1. Introduction
In this tutorial, we’ll learn how to get the retention configuration for a particular topic in Kafka. In general, there are a couple of ways to do it. We will explore the approach via the Kafka CLI since it’s the most portable one. Also, we’ll briefly review other approaches.
2. The Default Topic Configuration
Kafka provides us with the kafka-topics.sh script, which allows us to view, alter, create, and delete topics. Let’s create the tasks topic for demonstration purposes:
kafka-topics.sh --bootstrap-server localhost:9092 \
--topic tasks \
--create \
--partitions 1 \
--replication-factor 1
There is also a utility called kafka-configs.sh that comes with most Kafka distributions. This script provides the users with an API to read, alter, delete, or add configuration parameters to our topics. For instance, we can list all of the configs for our topic, including retention configuration:
kafka-configs.sh --bootstrap-server localhost:9092 --describe --topic tasks --all
Make sure to specify an appropriate broker address and topic name — in our case, the topic name is tasks. This way, we can get all configurations defined for this topic, including defaults. To find the retention config only, we can grep for it:
kafka-configs.sh --bootstrap-server localhost:9092 --describe --topic tasks --all | grep retention
This way, we will see only retention configuration for our topic.
3. See Modified Retention Topics
As of Kafka version 3.4.0, the default retention of a Kafka topic is one week.
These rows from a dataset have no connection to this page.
This is an optimization exercise on Yosys and OpenROAD, whose aim is small area, not a production implementation.
The RTL was checked by simulation tests, not by an equivalence proof against the original design.
Power is estimated from default activity; no workload was simulated.

==> design/flow/design.v <==
module mac #(
    parameter WIDTH = 8
) (
    input logic [WIDTH-1 : 0] a_in, b_in,
    input logic valid_a, valid_b, reset, clk,
    output logic [WIDTH-1 : 0] a_out, b_out,
    output logic [WIDTH*4-1 : 0] acc_out,
    output logic valid_a_out, valid_b_out
);
    logic [WIDTH*2-1 : 0] x;
    always_comb begin : multiply
        x = a_in * b_in;
    end
    always_ff @(posedge clk) begin : valid_reg
        if (~reset) begin
            valid_a_out <= 0;
            valid_b_out <= 0;
        end
        else begin
            valid_a_out <= valid_a;
            valid_b_out <= valid_b;
        end
    end
    always_ff @(posedge clk) begin : accumulator
        if (~reset) begin
            a_out   <= 0;
            b_out   <= 0;
            acc_out <= 0;
        end
        else begin
            if (valid_a && valid_b) begin
                a_out <= a_in;
                b_out <= b_in;
            end
            if (valid_a && valid_b)
                acc_out <= acc_out + x;
        end
    end
endmodule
This means each message inside the topic remains for one week. Kafka will purge messages that are older than one week.
Sometimes, when we want to see the retention of Kafka topics, we just want to see the topics with modified retention, not with the default one. Let’s create another topic with a modified retention configuration:
kafka-topics.sh --bootstrap-server localhost:9092 \
--create --topic notifications \
--partitions 1 \
--replication-factor 1 \
--config retention.ms=3600000 \
--config retention.bytes=1048576
Here, we created the notifications topic with a retention time of one hour and a retention size of one MB. This means that Kafka removes messages older than one hour. Also, if the topic size exceeds one MB, the oldest records will be removed to maintain one MB as the max size of the topic.
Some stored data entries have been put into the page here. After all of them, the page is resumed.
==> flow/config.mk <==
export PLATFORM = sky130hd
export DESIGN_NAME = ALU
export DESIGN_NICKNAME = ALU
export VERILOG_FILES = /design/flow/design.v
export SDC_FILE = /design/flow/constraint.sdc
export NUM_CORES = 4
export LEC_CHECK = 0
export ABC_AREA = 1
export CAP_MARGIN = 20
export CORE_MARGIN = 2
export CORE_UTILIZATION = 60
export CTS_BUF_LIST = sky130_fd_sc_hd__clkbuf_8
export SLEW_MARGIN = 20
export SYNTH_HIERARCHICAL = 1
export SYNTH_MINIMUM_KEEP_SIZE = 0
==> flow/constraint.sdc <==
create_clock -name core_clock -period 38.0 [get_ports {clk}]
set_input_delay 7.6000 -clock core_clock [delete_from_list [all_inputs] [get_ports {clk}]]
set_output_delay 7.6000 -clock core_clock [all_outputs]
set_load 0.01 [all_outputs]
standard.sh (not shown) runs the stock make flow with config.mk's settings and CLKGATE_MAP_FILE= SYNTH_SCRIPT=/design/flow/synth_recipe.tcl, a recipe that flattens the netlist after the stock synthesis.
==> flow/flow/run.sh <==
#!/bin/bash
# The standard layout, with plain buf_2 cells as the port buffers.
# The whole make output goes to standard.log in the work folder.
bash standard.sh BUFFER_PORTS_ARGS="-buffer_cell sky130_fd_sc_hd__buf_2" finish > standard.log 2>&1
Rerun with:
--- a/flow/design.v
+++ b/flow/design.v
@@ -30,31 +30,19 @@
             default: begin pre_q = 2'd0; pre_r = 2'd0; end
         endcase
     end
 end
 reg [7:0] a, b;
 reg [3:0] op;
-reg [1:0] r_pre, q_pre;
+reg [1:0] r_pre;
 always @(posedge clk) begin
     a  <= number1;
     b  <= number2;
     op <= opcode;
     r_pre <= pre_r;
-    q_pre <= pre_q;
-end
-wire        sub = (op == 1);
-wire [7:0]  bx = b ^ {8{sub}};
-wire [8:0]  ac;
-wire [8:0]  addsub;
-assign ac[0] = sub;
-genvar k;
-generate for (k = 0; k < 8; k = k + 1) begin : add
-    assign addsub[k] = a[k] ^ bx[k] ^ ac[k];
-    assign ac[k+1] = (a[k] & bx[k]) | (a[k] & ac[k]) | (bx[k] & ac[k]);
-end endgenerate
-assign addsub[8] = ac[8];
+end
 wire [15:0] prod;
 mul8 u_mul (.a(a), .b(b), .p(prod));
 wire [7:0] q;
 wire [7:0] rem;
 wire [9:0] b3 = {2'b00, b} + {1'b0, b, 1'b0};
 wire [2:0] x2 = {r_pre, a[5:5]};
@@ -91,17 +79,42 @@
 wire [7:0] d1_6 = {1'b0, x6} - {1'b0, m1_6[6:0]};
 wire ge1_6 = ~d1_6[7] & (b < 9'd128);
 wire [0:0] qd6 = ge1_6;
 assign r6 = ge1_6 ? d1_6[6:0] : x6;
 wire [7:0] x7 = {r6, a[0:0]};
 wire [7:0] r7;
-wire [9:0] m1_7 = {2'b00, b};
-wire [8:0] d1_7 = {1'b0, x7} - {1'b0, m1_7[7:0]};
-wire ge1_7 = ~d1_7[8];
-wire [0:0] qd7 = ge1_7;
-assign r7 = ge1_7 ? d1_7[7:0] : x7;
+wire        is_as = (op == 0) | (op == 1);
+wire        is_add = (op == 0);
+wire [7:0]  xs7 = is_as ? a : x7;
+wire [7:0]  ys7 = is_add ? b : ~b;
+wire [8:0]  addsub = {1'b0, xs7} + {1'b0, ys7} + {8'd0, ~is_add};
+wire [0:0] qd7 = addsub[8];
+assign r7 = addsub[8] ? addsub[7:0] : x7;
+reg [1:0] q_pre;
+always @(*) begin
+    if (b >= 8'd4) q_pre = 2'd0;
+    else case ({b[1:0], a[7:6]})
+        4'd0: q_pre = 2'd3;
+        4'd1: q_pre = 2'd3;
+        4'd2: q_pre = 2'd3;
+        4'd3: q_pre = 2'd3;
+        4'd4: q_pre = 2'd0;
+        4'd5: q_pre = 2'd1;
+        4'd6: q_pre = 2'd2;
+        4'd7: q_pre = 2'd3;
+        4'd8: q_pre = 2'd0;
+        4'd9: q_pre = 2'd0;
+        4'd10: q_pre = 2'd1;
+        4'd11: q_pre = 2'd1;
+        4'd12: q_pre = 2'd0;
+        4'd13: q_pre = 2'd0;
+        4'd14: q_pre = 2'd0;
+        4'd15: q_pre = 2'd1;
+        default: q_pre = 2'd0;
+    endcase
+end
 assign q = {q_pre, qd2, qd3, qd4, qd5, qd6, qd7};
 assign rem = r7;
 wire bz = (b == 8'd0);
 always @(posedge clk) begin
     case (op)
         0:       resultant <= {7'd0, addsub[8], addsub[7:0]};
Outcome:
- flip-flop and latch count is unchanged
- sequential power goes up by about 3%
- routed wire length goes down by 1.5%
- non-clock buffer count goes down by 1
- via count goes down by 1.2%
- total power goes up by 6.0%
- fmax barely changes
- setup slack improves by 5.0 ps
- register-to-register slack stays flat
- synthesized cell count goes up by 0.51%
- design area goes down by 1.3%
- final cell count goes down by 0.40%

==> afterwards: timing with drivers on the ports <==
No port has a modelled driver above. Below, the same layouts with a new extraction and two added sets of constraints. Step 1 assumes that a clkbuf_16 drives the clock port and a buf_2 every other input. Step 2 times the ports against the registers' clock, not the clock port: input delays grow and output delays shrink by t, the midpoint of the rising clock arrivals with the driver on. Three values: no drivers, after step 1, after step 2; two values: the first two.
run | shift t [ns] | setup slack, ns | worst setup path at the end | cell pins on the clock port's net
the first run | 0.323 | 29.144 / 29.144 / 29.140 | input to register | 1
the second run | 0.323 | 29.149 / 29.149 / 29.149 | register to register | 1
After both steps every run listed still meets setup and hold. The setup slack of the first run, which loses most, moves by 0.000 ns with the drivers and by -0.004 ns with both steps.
To view the topics with overridden configuration, we can still use kafka-topics.sh with the additional –topics-with-overrides parameter:
kafka-topics.sh --bootstrap-server localhost:9092 --describe --topics-with-overrides
This will produce the following output:
Topic: notifications TopicId: <TOPIC_ID> PartitionCount: 1 ReplicationFactor: 1
Configs: retention.ms=3600000,retention.bytes=1048576
Notice that in this list, there is only one topic: notifications. The first topic, tasks, is not displayed because it has the default configuration.
4. Alternative Approaches
Using kafka-topics.sh and kafka-configs.sh, we can get everything that we need. However, it might be valuable to have some kind of UI that can show the same thing. UIs can also help inexperienced bash users view the retention policy. Both Kafka-UI and AKHQ UI are open-source tools for managing Kafka installations. Once we install and configure them, they’ll allow us to view our Kafka topics and settings.
5. Conclusion
In this article, we’ve seen a few ways to check a topic’s retention configuration. We can list all configurations of a particular topic using the kafka-configs.sh utility. Or, if we know that the topic has modified retention configs, we can use kafka-topics.sh to list topics with overridden configuration. There are also several alternative open-source UIs to view the retention settings of a Kafka topic. They will require some extra configuration but still are great choices.